[Recorded information Boundary: Start]

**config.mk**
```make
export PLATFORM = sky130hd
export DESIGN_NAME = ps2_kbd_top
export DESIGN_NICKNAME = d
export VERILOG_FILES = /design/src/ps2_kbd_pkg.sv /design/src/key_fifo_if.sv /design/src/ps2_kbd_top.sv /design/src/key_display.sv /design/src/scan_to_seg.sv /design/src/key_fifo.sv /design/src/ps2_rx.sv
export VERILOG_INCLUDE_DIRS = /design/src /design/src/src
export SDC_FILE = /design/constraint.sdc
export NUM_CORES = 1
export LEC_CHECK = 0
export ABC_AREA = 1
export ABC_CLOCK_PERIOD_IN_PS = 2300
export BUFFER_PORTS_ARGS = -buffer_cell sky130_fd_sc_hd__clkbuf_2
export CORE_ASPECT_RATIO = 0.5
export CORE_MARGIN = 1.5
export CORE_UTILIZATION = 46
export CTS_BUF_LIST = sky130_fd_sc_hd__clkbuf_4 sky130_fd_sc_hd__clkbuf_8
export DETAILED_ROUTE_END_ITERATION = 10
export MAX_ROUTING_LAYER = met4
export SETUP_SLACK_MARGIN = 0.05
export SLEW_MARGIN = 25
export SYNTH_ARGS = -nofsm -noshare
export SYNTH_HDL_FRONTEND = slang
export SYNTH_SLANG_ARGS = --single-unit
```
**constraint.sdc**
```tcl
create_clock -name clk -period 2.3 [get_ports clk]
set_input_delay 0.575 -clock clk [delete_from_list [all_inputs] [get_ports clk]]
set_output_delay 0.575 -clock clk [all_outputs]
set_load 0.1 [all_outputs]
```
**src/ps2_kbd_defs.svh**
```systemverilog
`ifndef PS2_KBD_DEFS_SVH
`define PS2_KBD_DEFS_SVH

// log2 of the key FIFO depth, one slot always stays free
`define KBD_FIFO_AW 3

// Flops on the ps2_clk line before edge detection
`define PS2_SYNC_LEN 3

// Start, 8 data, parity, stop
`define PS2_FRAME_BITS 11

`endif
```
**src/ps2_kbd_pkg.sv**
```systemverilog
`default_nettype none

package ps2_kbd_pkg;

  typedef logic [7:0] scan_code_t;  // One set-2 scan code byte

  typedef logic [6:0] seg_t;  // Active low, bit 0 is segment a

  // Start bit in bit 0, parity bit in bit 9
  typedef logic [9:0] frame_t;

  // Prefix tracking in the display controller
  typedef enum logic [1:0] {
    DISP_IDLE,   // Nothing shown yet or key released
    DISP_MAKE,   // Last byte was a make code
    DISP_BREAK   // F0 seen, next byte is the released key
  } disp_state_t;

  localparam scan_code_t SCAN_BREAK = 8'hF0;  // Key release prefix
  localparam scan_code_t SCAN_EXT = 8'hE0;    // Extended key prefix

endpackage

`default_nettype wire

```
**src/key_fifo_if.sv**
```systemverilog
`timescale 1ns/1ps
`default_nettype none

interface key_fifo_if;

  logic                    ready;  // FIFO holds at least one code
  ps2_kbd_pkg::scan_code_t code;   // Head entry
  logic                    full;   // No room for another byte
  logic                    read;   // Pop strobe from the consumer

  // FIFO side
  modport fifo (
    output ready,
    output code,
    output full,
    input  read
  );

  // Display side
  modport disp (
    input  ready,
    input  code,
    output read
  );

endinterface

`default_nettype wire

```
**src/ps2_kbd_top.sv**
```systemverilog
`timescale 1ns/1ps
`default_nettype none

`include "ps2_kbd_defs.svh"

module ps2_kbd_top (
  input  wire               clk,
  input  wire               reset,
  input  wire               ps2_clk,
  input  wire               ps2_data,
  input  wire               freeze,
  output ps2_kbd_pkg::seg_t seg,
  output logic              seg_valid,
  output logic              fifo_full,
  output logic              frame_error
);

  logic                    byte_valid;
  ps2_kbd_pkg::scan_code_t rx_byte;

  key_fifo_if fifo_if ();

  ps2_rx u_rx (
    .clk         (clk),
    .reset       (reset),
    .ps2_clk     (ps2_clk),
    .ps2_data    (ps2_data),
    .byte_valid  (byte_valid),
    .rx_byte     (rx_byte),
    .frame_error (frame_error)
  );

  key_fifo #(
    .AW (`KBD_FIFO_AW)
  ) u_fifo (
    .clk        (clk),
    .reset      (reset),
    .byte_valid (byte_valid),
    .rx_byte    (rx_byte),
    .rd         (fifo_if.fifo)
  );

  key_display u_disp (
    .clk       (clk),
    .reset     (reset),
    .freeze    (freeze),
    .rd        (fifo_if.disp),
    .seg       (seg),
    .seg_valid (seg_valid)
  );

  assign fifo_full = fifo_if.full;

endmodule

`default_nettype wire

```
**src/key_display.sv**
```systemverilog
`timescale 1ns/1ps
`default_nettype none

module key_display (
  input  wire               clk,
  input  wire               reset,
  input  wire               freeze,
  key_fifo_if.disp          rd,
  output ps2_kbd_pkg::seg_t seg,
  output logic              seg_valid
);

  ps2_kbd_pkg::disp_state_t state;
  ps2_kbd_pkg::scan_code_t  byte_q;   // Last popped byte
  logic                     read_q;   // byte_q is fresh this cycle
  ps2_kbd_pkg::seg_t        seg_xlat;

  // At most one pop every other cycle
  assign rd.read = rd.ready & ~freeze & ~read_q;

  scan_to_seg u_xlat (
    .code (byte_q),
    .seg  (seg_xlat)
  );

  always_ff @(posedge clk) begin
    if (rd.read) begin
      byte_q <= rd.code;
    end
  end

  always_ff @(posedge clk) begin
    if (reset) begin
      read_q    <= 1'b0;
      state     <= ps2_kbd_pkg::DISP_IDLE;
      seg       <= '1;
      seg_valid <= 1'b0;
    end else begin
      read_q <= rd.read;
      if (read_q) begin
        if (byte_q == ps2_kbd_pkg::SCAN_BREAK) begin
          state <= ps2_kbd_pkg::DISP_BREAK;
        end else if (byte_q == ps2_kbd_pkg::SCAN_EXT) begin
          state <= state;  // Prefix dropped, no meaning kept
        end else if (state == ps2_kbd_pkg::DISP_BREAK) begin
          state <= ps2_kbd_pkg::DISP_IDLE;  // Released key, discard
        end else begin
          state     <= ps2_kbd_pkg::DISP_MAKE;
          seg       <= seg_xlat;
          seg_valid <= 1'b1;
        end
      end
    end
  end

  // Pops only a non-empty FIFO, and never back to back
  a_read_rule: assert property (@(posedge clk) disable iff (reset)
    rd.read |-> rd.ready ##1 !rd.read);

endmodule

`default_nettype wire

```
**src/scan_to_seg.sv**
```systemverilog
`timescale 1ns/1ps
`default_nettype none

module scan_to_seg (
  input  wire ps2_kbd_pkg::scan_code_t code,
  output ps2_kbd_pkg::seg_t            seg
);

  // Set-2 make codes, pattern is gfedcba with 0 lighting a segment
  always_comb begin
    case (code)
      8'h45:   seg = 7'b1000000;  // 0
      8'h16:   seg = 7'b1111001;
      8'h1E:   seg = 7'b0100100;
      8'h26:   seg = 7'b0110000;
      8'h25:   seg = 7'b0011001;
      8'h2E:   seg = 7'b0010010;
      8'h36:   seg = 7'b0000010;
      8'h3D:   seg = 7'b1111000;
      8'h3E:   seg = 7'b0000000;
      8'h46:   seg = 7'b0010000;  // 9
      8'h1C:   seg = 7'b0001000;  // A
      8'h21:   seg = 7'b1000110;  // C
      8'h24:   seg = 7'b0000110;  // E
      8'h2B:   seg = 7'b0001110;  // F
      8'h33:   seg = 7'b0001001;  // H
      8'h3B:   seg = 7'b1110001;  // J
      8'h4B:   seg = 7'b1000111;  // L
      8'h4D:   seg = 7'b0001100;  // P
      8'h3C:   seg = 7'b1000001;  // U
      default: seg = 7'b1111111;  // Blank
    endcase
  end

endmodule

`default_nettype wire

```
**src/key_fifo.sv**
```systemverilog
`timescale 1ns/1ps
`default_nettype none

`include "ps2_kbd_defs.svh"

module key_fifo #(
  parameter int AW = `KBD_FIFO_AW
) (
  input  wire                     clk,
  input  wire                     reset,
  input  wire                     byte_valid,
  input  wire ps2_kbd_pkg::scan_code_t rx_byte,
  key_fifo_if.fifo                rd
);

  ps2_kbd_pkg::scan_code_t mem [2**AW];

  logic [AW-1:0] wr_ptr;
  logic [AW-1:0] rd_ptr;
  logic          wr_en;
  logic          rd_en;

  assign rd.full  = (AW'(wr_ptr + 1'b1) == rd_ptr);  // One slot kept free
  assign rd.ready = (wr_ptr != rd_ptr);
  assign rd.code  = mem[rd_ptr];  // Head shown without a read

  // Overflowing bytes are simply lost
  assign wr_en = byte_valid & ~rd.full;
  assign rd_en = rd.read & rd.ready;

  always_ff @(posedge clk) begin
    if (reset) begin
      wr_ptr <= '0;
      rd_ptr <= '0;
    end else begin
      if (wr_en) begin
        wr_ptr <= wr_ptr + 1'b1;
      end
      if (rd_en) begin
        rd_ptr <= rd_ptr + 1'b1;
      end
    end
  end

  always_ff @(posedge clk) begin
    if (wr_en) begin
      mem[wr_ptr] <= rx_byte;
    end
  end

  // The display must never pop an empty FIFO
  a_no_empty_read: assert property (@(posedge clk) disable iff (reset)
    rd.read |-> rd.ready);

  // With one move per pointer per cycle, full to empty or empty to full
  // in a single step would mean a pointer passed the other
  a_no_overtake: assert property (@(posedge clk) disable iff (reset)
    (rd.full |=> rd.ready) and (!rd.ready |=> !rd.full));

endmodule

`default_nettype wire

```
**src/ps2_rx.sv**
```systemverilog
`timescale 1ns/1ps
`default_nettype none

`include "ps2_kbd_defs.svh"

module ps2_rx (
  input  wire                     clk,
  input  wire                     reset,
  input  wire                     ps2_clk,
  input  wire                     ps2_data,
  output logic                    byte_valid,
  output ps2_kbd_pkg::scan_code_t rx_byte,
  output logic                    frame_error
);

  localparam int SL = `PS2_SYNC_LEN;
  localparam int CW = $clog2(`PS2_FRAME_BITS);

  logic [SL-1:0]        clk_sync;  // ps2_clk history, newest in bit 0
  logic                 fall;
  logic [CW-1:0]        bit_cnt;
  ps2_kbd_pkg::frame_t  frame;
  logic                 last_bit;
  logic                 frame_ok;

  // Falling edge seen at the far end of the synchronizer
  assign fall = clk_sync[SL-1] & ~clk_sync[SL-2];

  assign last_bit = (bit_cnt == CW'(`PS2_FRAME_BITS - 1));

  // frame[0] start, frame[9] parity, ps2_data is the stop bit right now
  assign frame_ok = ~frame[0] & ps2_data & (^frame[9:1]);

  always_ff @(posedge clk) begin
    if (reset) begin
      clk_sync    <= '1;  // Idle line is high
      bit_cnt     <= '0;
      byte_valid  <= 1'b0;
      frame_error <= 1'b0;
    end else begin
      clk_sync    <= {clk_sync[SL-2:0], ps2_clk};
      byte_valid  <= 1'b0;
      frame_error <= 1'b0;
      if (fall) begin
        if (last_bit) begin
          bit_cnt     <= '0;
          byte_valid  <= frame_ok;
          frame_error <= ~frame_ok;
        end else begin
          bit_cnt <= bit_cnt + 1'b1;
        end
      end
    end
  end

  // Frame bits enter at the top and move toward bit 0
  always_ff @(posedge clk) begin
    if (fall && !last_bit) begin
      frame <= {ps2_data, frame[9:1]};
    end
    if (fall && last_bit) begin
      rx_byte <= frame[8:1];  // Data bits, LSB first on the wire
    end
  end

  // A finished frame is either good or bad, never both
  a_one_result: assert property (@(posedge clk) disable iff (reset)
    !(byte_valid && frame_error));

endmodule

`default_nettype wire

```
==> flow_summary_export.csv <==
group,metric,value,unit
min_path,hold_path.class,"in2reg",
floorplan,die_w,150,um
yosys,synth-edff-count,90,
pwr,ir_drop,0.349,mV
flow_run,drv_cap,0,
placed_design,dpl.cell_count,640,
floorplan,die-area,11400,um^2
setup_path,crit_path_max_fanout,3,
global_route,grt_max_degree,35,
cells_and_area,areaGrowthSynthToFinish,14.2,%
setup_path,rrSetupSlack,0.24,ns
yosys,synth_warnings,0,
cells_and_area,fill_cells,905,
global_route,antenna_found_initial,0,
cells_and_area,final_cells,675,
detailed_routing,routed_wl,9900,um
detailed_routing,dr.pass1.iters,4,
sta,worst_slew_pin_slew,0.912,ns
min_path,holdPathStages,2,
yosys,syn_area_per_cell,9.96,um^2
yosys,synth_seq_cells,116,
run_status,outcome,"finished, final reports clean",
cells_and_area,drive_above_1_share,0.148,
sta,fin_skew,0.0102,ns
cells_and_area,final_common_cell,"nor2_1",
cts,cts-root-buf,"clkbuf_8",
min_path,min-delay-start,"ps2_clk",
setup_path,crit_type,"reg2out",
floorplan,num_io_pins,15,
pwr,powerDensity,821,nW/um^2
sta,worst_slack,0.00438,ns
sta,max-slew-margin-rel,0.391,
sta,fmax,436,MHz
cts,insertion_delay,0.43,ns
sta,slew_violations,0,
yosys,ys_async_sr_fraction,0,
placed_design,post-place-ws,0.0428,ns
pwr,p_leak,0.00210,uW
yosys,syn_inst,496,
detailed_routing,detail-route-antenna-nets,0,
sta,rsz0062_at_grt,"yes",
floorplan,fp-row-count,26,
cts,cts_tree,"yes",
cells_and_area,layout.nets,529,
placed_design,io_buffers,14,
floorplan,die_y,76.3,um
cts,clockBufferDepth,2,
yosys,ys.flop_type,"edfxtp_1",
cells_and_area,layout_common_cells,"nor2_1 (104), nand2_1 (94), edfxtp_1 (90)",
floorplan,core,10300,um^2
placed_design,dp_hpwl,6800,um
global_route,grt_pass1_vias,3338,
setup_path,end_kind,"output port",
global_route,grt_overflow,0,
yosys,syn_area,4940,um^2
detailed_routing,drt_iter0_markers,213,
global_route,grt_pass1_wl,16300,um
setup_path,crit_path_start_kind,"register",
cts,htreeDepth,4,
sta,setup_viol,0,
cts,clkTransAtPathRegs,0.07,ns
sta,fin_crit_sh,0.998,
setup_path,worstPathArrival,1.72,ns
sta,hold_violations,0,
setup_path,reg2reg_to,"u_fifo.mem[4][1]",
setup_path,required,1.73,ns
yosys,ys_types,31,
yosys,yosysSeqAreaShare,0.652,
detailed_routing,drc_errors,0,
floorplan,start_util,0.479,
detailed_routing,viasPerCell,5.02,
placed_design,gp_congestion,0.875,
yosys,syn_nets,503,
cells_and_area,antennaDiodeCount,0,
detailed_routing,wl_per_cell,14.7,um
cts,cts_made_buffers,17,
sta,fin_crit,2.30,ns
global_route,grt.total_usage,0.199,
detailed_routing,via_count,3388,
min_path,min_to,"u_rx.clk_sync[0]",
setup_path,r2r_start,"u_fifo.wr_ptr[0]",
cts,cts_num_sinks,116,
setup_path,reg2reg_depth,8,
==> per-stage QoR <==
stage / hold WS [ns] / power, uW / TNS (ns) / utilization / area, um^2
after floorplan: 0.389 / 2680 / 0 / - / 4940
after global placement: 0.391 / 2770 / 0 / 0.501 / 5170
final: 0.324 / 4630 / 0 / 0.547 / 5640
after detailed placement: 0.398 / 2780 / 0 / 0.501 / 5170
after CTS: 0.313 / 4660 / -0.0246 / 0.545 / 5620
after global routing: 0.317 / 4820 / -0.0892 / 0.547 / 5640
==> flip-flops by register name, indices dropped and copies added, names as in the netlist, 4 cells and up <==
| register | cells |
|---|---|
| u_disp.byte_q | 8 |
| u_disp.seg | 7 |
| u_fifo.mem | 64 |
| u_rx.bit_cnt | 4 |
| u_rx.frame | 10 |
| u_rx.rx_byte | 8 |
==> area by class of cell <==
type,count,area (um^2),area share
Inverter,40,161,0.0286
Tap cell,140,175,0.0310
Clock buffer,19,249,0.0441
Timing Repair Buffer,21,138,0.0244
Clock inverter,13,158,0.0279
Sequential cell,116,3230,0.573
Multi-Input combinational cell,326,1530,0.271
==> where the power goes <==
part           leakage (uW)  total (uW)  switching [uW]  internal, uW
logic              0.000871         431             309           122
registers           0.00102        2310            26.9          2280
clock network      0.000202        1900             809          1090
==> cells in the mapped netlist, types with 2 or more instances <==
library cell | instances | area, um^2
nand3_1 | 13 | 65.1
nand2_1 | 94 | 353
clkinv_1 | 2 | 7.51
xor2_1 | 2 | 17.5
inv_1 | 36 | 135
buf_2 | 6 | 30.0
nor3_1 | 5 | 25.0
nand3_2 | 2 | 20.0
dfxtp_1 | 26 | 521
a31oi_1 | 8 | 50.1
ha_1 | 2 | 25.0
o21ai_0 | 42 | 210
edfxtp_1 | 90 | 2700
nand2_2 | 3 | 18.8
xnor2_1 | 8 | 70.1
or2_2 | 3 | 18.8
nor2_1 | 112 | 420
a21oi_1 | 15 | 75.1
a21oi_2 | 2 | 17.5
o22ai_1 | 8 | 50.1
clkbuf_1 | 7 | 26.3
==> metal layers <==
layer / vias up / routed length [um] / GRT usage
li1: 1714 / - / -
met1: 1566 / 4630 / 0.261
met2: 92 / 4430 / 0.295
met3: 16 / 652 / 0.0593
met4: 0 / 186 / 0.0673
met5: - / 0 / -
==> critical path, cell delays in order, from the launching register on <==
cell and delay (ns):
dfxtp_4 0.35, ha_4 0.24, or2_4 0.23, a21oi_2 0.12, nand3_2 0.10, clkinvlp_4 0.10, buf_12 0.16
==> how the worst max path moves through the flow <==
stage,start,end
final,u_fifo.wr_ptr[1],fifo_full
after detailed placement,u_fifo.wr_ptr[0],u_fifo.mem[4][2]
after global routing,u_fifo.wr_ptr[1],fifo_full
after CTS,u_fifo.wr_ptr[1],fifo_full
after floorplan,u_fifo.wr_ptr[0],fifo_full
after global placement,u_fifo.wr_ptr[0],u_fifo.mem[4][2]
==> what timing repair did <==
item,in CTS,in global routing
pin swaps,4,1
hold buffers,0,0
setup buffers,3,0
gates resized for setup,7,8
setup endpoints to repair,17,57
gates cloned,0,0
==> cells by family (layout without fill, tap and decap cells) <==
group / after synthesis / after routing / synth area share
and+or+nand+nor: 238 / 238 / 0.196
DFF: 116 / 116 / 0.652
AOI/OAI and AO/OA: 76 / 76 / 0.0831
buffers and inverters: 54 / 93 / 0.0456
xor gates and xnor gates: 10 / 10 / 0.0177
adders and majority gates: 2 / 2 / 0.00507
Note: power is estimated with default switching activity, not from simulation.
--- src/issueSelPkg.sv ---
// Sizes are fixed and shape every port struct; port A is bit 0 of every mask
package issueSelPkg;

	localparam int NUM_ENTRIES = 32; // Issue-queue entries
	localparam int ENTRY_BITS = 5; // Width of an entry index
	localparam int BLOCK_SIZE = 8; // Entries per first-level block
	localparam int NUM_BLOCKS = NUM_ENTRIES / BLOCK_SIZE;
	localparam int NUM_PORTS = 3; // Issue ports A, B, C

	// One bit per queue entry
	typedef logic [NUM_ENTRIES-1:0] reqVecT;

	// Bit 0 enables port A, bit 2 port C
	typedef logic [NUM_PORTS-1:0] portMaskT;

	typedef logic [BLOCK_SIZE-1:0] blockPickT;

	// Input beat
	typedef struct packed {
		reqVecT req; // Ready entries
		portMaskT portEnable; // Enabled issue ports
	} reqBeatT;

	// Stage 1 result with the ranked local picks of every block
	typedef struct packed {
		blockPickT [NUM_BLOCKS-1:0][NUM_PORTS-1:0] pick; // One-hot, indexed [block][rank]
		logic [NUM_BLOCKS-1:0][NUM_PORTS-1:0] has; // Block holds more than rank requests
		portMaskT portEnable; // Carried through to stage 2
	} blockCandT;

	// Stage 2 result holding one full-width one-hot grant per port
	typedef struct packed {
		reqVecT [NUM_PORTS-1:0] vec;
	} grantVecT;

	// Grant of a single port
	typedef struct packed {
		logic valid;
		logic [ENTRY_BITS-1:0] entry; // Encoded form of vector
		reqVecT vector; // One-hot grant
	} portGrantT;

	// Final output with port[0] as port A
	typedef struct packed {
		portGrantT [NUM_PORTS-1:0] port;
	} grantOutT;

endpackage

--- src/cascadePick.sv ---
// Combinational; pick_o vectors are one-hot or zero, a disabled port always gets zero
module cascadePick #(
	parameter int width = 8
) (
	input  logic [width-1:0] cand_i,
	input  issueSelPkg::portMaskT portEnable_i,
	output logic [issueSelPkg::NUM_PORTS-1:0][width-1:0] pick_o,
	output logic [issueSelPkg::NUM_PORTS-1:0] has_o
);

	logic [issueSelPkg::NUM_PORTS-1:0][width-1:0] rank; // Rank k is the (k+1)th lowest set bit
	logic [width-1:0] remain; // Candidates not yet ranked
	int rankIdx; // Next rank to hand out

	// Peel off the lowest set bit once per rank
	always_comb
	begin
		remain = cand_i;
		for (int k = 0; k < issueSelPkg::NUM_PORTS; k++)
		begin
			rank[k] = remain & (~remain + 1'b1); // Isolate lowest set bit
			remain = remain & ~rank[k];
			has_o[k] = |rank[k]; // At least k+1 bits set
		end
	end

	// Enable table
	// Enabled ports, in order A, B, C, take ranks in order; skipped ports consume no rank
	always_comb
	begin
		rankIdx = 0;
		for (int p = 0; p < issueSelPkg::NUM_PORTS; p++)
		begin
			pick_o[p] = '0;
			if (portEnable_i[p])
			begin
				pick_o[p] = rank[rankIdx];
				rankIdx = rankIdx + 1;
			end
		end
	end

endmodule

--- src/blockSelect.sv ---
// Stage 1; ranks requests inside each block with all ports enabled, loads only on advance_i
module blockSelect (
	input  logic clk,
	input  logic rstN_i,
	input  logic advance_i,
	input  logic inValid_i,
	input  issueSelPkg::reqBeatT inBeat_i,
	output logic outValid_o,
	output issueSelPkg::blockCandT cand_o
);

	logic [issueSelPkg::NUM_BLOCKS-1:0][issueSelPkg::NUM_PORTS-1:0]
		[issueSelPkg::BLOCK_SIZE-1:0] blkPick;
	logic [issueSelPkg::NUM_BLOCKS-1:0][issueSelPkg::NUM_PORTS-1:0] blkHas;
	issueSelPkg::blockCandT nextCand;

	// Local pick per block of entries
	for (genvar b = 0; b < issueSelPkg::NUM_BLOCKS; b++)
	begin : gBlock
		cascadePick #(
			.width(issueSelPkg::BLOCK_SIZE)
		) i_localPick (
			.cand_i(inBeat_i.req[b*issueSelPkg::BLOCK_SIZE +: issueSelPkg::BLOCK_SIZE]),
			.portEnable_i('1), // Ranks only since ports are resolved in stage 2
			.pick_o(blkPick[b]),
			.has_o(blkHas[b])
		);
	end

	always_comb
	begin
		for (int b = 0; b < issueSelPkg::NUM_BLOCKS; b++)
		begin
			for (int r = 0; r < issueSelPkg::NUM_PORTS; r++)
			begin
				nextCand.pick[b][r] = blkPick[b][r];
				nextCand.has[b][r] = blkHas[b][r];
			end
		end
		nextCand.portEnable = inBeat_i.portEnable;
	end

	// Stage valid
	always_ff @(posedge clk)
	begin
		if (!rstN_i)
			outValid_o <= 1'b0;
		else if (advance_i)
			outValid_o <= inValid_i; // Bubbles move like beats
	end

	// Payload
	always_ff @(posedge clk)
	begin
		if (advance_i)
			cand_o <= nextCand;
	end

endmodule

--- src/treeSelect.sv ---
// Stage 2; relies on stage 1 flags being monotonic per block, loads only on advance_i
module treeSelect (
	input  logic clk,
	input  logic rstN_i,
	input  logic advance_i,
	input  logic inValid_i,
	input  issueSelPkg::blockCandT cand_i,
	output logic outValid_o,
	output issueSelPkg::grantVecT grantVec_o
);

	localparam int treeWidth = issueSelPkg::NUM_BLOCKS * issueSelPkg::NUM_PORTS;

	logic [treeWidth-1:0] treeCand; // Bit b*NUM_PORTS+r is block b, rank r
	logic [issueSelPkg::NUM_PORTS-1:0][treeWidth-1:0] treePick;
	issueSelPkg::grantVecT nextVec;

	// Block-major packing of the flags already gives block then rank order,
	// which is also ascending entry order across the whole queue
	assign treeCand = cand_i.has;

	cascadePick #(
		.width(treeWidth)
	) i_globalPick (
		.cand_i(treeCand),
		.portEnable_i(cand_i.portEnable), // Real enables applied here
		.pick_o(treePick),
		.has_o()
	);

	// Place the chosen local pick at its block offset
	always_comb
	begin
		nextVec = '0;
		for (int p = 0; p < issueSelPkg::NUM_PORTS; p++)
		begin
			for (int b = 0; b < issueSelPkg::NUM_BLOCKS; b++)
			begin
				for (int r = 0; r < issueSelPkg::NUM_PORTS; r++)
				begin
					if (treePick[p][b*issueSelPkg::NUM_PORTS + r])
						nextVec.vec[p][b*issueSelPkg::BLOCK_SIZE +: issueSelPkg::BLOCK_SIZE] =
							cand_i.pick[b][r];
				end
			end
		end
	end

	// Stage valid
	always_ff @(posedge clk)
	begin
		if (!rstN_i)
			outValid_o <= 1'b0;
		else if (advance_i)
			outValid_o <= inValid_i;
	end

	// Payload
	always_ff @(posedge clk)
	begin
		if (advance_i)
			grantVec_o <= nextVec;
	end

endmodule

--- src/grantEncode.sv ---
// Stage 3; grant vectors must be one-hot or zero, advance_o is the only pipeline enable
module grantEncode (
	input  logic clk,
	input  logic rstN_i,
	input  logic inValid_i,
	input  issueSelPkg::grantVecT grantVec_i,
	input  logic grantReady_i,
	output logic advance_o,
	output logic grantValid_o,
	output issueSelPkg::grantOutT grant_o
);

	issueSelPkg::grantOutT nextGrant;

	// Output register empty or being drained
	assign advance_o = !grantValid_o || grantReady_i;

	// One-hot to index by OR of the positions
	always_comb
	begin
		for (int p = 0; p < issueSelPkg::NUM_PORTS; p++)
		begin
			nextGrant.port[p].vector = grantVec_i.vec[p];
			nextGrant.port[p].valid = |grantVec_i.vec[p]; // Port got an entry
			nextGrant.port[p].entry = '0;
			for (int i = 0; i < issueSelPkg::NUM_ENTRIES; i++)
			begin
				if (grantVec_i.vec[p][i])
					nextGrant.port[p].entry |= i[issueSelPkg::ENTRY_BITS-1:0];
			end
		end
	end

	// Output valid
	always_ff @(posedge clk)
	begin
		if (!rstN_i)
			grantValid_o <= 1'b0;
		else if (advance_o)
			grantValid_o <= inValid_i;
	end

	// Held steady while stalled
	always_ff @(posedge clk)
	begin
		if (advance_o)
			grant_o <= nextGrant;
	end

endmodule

[Recorded information Boundary: End]

__Instructions to follow__
Find "stop" in the data above. Report each line where it appears.

__Task response__
// Start, 8 data, parity, stop
  // frame[0] start, frame[9] parity, ps2_data is the stop bit right now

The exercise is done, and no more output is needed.